Task objective
The required output is the exact run of lines below that opens at the line with "logic rd_reg;" and closes at the line with "busy_reg <= 8'(RESET_CYC);".

Saved entries
[Start of section]

File: src/adcsc_chain.sv
`timescale 1ns/1ps
`include "adcsc_params.svh"
module adcsc_chain
   import adcsc_pkg::*;
#(
   parameter int RESET_CYC = `ADCSC_RESET_CYC
) (
   input wire logic clk,
   input wire logic rst_b,
   input wire adcsc_pkg::adcsc_pins_t pins,
   input wire logic chain_enable,
   input wire logic conv_done,
   input wire adcsc_pkg::adcsc_result_t result,
   output logic dout,
   output logic dout_oe,
   output logic result_ready_n,
   output logic converting,
   output logic standby,
   output logic soft_reset,
   output logic continuous,
   output adcsc_pkg::adcsc_regcmd_t regcmd,
   output logic regcmd_valid,
   output logic halt_pending
);
   import adcsc_pkg::*;

   // busy counter is eight bits wide
   if (RESET_CYC < 1 || RESET_CYC > 255) begin : g_bad_reset_cyc
      $error("reset count out of range");
   end

   localparam int FB = `ADCSC_FRAME_BITS;

   // ==========================================================
   // pin synchronisers
   // ==========================================================
   logic [3:0] s1_reg, s2_reg;
   logic sclk_d_reg;
   always_ff @(posedge clk or negedge rst_b) begin
      if (!rst_b) begin
         // idle pin levels, so no false sclk edge follows reset
         s1_reg <= 4'h8;
         s2_reg <= 4'h8;
         sclk_d_reg <= 1'b0;
      end else begin
         s1_reg <= pins;
         s2_reg <= s1_reg;
         sclk_d_reg <= s2_reg[2];
      end
   end
   logic cs_n, sclk, din, chain_in, rise, fall;
   assign cs_n = s2_reg[3];
   assign sclk = s2_reg[2];
   assign din = s2_reg[1];
   assign chain_in = s2_reg[0];
   assign rise = sclk & ~sclk_d_reg & ~cs_n;
   assign fall = ~sclk & sclk_d_reg & ~cs_n;

   // ==========================================================
   // command byte framing
   // ==========================================================
   logic [2:0] bit_reg;
   logic [7:0] sh_reg;
   logic [7:0] byte_now;
   assign byte_now = {sh_reg[6:0], din};
   always_ff @(posedge clk or negedge rst_b) begin
      if (!rst_b) begin
         bit_reg <= 3'h0;
         sh_reg <= 8'h00;
      end else if (cs_n) begin
         bit_reg <= 3'h0;
      end else if (fall) begin
         bit_reg <= bit_reg + 3'h1;
         sh_reg <= byte_now;
      end
   end
   // opcode bits 7..1 are known at 7th fall; lsb taken as zero, not read
   logic fall7, fall8;
   assign fall7 = fall & (bit_reg == 3'h6);
   assign fall8 = fall & (bit_reg == 3'h7);
   logic [7:0] op7;
   assign op7 = {sh_reg[5:0], din, 1'b0};

   // ==========================================================
   // command state
   // ==========================================================
   adcsc_state_t state_reg;
   logic [7:0] busy_reg;
   logic [4:0] addr_reg;
   logic rd_reg;
   logic sys_ok;
   // while busy or standby only wake is honoured
   assign sys_ok = (state_reg == ADCSC_IDLE) && !standby;
   always_ff @(posedge clk or negedge rst_b) begin
      if (!rst_b) begin
         state_reg <= ADCSC_IDLE;
         busy_reg <= 8'h00;
         addr_reg <= 5'h00;
         rd_reg <= 1'b0;
         regcmd <= '0;
         regcmd_valid <= 1'b0;
         soft_reset <= 1'b0;
      end else begin
         regcmd_valid <= 1'b0;
         soft_reset <= 1'b0;
         case (state_reg)
            ADCSC_IDLE: begin
               if (fall7 && sys_ok && op7 == `ADCSC_OP_RESET) begin
                  soft_reset <= 1'b1;
                  busy_reg <= 8'(RESET_CYC);
                  state_reg <= ADCSC_BUSY;
               end else if (fall8 && sys_ok && !continuous &&
                            (byte_now[7:5] == `ADCSC_PFX_REGISTER_READ_CMD ||
                             byte_now[7:5] == `ADCSC_PFX_REGISTER_WRITE_CMD)) begin
                  addr_reg <= byte_now[4:0];
                  rd_reg <= (byte_now[7:5] == `ADCSC_PFX_REGISTER_READ_CMD);
                  state_reg <= ADCSC_BYTE2;
               end
            end
            ADCSC_BYTE2: begin
               if (cs_n) begin
                  state_reg <= ADCSC_IDLE;
               end else if (fall8) begin
                  if (byte_now[7:5] == `ADCSC_PFX_CNT) begin
                     regcmd <= '{rd_reg, ~rd_reg, addr_reg, byte_now[4:0]};
                     regcmd_valid <= 1'b1;
                     state_reg <= ADCSC_DATA;
                  end else begin
                     state_reg <= ADCSC_IDLE;
                  end
               end
            end
            ADCSC_DATA: begin
               // register data bytes belong to the register file
               if (cs_n) state_reg <= ADCSC_IDLE;
            end
            ADCSC_BUSY: begin
               if (busy_reg <= 8'h01) begin
                  busy_reg <= 8'h00;
                  state_reg <= ADCSC_IDLE;
               end else begin
                  busy_reg <= busy_reg - 8'h01;
               end
            end
            default: state_reg <= ADCSC_IDLE;
         endcase
      end
   end

   // ==========================================================
   // modes: standby, conversions, readout
   // ==========================================================
   // single read only outside continuous mode
   logic rd_req;
   assign rd_req = fall7 && sys_ok && op7 == `ADCSC_OP_RD && !continuous;
   always_ff @(posedge clk or negedge rst_b) begin
      if (!rst_b) begin
         standby <= 1'b0;
      end else if (fall7 && op7 == `ADCSC_OP_WAKEUP) begin
         standby <= 1'b0;
      end else if (fall7 && sys_ok && op7 == `ADCSC_OP_STANDBY) begin
         standby <= 1'b1;
      end
   end
   always_ff @(posedge clk or negedge rst_b) begin
      if (!rst_b) begin
         converting <= 1'b0;
         halt_pending <= 1'b0;
      end else if (soft_reset) begin
         converting <= 1'b0;
         halt_pending <= 1'b0;
      end else if (fall7 && sys_ok && op7 == `ADCSC_OP_START) begin
         converting <= 1'b1;
         halt_pending <= 1'b0;
      end else if (fall7 && sys_ok && op7 == `ADCSC_OP_STOP && converting) begin
         halt_pending <= 1'b1;
      end else if (halt_pending && conv_done) begin
         converting <= 1'b0;
         halt_pending <= 1'b0;
      end
   end
   always_ff @(posedge clk or negedge rst_b) begin
      if (!rst_b) begin
         continuous <= 1'b1;
      end else if (soft_reset) begin
         continuous <= 1'b1;
      end else if (fall8 && sys_ok && byte_now == `ADCSC_OP_SDC) begin
         // 10h and 11h differ only in the lsb, so wait for the whole byte
         continuous <= 1'b0;
      end else if (fall8 && sys_ok && byte_now == `ADCSC_OP_RDC) begin
         continuous <= 1'b1;
      end
   end
   logic new_data;
   assign new_data = conv_done & converting & !standby;
   always_ff @(posedge clk or negedge rst_b) begin
      if (!rst_b) begin
         result_ready_n <= 1'b1;
      end else if (new_data) begin
         result_ready_n <= 1'b0;
      end else if (fall) begin
         result_ready_n <= 1'b1;
      end
   end

   // ==========================================================
   // output frame shifter
   // ==========================================================
   logic [FB-1:0] fr_reg, latch_reg;
   logic [7:0] cnt_reg;
   logic rd_mode_reg;
   // rest of the read opcode byte must not move the frame
   logic rd_skip_reg;

   // one-rise delay on the chain input makes the gap bit
   logic chain_d_reg;
   always_ff @(posedge clk or negedge rst_b) begin
      if (!rst_b) begin
         chain_d_reg <= 1'b0;
      end else if (rise) begin
         chain_d_reg <= chain_in;
      end
   end

   logic [FB-1:0] frame_now;
   assign frame_now = {`ADCSC_SYNC_PAT, result.fault_p, result.fault_n,
                       result.gpio, result.chan};
   always_ff @(posedge clk or negedge rst_b) begin
      if (!rst_b) begin
         latch_reg <= '0;
      end else if (new_data) begin
         latch_reg <= frame_now;
      end
   end
   always_ff @(posedge clk or negedge rst_b) begin
      if (!rst_b) begin
         fr_reg <= '0;
         cnt_reg <= 8'h00;
         rd_mode_reg <= 1'b0;
         rd_skip_reg <= 1'b0;
         dout <= 1'b0;
      end else if (new_data && continuous && (cs_n || cnt_reg == 8'h00)) begin
         fr_reg <= frame_now;
         cnt_reg <= 8'(FB);
         rd_mode_reg <= 1'b0;
         rd_skip_reg <= 1'b0;
         dout <= frame_now[FB-1];
      end else if (rd_req) begin
         fr_reg <= latch_reg;
         cnt_reg <= 8'(FB);
         rd_mode_reg <= 1'b1;
         rd_skip_reg <= 1'b1;
         dout <= latch_reg[FB-1];
      end else if (rise && rd_skip_reg) begin
         // last rise of the read opcode byte keeps the msb
         rd_skip_reg <= 1'b0;
      end else if (rise && cnt_reg != 8'h00) begin
         // chained: shift chain input behind own frame; unchained: rotate the frame
         fr_reg <= {fr_reg[FB-2:0], chain_enable ? chain_d_reg : fr_reg[FB-1]};
         dout <= fr_reg[FB-2];
         if (chain_enable || !rd_mode_reg || cnt_reg != 8'h01) begin
            cnt_reg <= (chain_enable && cnt_reg == 8'h01) ? 8'h01 : cnt_reg - 8'h01;
         end else begin
            cnt_reg <= 8'(FB); // single read repeats frame
         end
      end else if (rise && chain_enable) begin
         fr_reg <= {fr_reg[FB-2:0], chain_d_reg};
         dout <= fr_reg[FB-2];
      end else if (rise && !chain_enable && !rd_mode_reg) begin
         dout <= 1'b0; // no readback in continuous after frame
      end
   end
   // chained mode never rearms the frame, so no repeat
   assign dout_oe = ~cs_n;
endmodule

[End of section]

Solution to the exercise
   logic rd_reg;
   logic sys_ok;
   // while busy or standby only wake is honoured
   assign sys_ok = (state_reg == ADCSC_IDLE) && !standby;
   always_ff @(posedge clk or negedge rst_b) begin
      if (!rst_b) begin
         state_reg <= ADCSC_IDLE;
         busy_reg <= 8'h00;
         addr_reg <= 5'h00;
         rd_reg <= 1'b0;
         regcmd <= '0;
         regcmd_valid <= 1'b0;
         soft_reset <= 1'b0;
      end else begin
         regcmd_valid <= 1'b0;
         soft_reset <= 1'b0;
         case (state_reg)
            ADCSC_IDLE: begin
               if (fall7 && sys_ok && op7 == `ADCSC_OP_RESET) begin
                  soft_reset <= 1'b1;
                  busy_reg <= 8'(RESET_CYC);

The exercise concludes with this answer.